Speaker
Description
Radio continuum emission at 1.4\,GHz is widely used as a tracer of star formation rate (SFR) in radio-based galaxy evolution studies. However, the standard relation is highly uncertain, due to complications such as active galactic nucleus (AGN) contamination, synchrotron suppression, and high intrinsic scatter. Thus we investigate the use of a machine learning framework trained on WISE-based infrared SFRs to predict SFR from radio continuum emission. Utilising MeerKAT Galaxy Cluster Legacy Survey (MGCLS) data, our analysis spans galaxy cluster cores ($R < R_{500}$), outer cluster regions ($R > R_{500}$), and the VLA-COSMOS field ($z \lesssim 6.5$). Across all environments we find no strong correlation, linear or otherwise, between predicted and observed radio flux densities. The lack of correlation persists even after removing AGN contamination. We find a consistent Gaussian Mixture Modelling breakpoint in our galaxy clusters near $\sim 0.2$\,mJy. Below this threshold, correlations improve modestly (from $\rho \simeq 0.21$ to $\rho \simeq 0.39$), particularly outside cluster environments, likely due to reduced AGN and intra-cluster contamination. Inverse modelling (predicting radio luminosity from SFR) yields a tighter ($\rho \simeq 0.98$), near-linear relation, underscoring an asymmetry in predictability.
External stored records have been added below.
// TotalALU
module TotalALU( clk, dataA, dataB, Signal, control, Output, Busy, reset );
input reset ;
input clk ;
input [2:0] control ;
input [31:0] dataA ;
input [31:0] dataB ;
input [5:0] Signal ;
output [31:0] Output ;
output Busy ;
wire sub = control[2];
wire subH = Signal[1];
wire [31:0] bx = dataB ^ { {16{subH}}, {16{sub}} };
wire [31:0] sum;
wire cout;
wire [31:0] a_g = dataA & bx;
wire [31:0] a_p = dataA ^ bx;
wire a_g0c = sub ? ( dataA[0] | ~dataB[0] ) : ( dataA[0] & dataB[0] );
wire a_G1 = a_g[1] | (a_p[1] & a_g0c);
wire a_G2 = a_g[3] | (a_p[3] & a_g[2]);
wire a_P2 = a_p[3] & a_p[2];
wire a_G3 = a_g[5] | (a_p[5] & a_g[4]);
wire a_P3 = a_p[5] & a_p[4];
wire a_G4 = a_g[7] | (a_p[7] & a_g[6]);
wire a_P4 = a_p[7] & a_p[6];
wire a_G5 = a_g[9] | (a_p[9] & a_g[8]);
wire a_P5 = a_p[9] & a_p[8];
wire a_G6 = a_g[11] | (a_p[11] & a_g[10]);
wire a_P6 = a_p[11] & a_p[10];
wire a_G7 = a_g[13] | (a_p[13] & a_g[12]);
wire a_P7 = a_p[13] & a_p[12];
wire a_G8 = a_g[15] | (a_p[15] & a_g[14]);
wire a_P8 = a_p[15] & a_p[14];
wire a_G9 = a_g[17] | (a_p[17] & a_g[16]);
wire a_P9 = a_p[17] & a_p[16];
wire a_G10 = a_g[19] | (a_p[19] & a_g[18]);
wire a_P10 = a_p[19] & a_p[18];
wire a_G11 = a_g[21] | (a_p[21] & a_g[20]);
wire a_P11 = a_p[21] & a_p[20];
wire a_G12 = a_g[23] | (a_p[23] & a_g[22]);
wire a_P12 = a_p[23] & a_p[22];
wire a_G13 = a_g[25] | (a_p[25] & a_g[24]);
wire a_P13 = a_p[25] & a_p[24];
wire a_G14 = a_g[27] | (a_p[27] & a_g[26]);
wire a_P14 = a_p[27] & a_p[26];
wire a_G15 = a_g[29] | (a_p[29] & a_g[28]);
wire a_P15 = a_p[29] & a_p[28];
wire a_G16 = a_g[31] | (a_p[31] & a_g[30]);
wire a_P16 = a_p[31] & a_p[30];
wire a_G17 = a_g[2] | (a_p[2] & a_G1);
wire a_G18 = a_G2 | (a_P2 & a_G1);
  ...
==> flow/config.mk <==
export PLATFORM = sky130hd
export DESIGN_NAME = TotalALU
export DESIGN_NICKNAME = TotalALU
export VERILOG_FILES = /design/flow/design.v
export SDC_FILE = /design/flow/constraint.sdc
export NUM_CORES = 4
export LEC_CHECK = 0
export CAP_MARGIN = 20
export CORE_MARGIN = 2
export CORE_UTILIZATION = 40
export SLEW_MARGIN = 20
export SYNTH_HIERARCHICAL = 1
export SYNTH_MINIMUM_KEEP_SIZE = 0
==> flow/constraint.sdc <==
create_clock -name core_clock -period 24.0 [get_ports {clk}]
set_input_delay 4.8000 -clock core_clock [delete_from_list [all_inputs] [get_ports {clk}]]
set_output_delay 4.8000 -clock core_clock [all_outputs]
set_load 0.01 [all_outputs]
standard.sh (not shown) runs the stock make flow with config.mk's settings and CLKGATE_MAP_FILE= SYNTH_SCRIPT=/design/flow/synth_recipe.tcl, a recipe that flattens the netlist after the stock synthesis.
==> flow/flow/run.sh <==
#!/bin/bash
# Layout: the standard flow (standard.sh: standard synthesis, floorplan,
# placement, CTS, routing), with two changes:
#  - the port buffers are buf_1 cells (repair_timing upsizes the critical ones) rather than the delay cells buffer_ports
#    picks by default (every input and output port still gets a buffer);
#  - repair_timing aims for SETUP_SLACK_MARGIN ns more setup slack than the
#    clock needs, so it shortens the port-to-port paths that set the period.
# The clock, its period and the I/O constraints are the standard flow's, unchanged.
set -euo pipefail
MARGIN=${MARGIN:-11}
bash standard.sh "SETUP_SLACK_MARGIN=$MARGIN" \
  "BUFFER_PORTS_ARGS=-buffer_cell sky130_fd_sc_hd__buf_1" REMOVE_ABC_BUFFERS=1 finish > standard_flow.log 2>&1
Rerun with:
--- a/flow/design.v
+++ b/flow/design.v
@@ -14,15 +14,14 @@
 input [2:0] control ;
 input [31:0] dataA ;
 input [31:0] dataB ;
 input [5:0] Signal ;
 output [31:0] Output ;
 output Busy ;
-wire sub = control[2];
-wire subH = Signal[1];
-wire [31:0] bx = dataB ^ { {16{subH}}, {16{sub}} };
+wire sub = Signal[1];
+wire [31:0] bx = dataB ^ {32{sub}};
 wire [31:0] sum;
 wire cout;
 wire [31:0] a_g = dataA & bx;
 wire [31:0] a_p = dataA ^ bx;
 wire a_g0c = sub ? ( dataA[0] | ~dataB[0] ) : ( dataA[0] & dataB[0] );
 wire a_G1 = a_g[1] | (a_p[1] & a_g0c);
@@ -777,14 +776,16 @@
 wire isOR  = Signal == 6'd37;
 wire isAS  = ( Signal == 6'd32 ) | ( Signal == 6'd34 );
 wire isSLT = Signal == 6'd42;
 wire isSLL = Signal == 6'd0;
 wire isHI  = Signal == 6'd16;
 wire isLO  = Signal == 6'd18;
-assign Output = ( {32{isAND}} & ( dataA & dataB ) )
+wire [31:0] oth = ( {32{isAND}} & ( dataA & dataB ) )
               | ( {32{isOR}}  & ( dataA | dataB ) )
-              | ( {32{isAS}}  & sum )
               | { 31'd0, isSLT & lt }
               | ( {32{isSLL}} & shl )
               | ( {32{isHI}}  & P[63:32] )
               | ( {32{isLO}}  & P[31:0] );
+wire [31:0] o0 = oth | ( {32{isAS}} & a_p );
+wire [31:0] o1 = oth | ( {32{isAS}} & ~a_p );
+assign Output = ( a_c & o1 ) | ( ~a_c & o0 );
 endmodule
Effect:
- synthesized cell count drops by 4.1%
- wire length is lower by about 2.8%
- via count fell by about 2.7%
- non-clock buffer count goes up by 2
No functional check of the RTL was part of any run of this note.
This is an optimization exercise on Yosys and OpenROAD, whose aim is small area, a short achievable clock period and few clock cycles, not a production implementation.
In this exercise RTL edits were held to simulation tests only and were not proved equivalent to the original.

==> flow/design.v (outline; a module is shown in full before it is edited, if it fits) <==
// module CONVCOR: 730 lines
// module CONVCOR_fa: 6 lines
// module CONVCOR_ha: 6 lines
module CONVCOR(
        clk,
        rst_n,
        in_valid,
        in_a,
        in_b,
        in_mode,
        out_valid,
        out
);
  // ...
==> flow/flow/run.sh <==
#!/bin/bash
# Standard ORFS layout, with repair_timing aiming for extra setup slack so the
# layout is sized for a shorter period than the 12 ns constraint, plain
# buffers on the ports, and no dummy clock-tree loads.
set -euo pipefail
bash standard.sh SETUP_SLACK_MARGIN=8.7 \
  "BUFFER_PORTS_ARGS=-buffer_cell sky130_fd_sc_hd__buf_1" \
  "CTS_ARGS=-sink_clustering_enable -repair_clock_nets -dont_use_dummy_load" \
  finish > flow_standard.log 2>&1
==> flow/standard.sh <==
#!/bin/bash
# synth_recipe.tcl (not shown) runs the flow's synth.tcl, then flattens the netlist and writes it again
# the make line also repeats each setting of config.mk as NAME=value (left out here)
make -C /OpenROAD-flow-scripts/flow DESIGN_CONFIG=/design/flow/config.mk WORK_HOME=/design/flow/orfs CLKGATE_MAP_FILE= SYNTH_SCRIPT=/design/flow/synth_recipe.tcl "${@:-finish}"
==> flow/config.mk <==
export PLATFORM = sky130hd
export DESIGN_NAME = CONVCOR
export DESIGN_NICKNAME = CONVCOR
export VERILOG_FILES = /design/flow/design.v
export SDC_FILE = /design/flow/constraint.sdc
export NUM_CORES = 4
export LEC_CHECK = 0
export CAP_MARGIN = 20
export CORE_MARGIN = 2
export CORE_UTILIZATION = 40
export SLEW_MARGIN = 20
export SYNTH_HIERARCHICAL = 1
==> flow/constraint.sdc <==
create_clock -name core_clock -period 12.0 [get_ports {clk}]
set_input_delay 2.4000 -clock core_clock [delete_from_list [all_inputs] [get_ports {clk}]]
set_output_delay 2.4000 -clock core_clock [all_outputs]
set_load 0.01 [all_outputs]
These results demonstrate that the radio–SFR connection is not only extremely weak, but also depends on a number of physical factors; highlighting the necessity of multi-wavelength and environmental context when interpreting radio observations. This is the first study to quantify the breakdown of the radio luminosity – SFR relation across both cluster and field environments to $z \sim 6.5$ using machine learning and multi-wavelength data.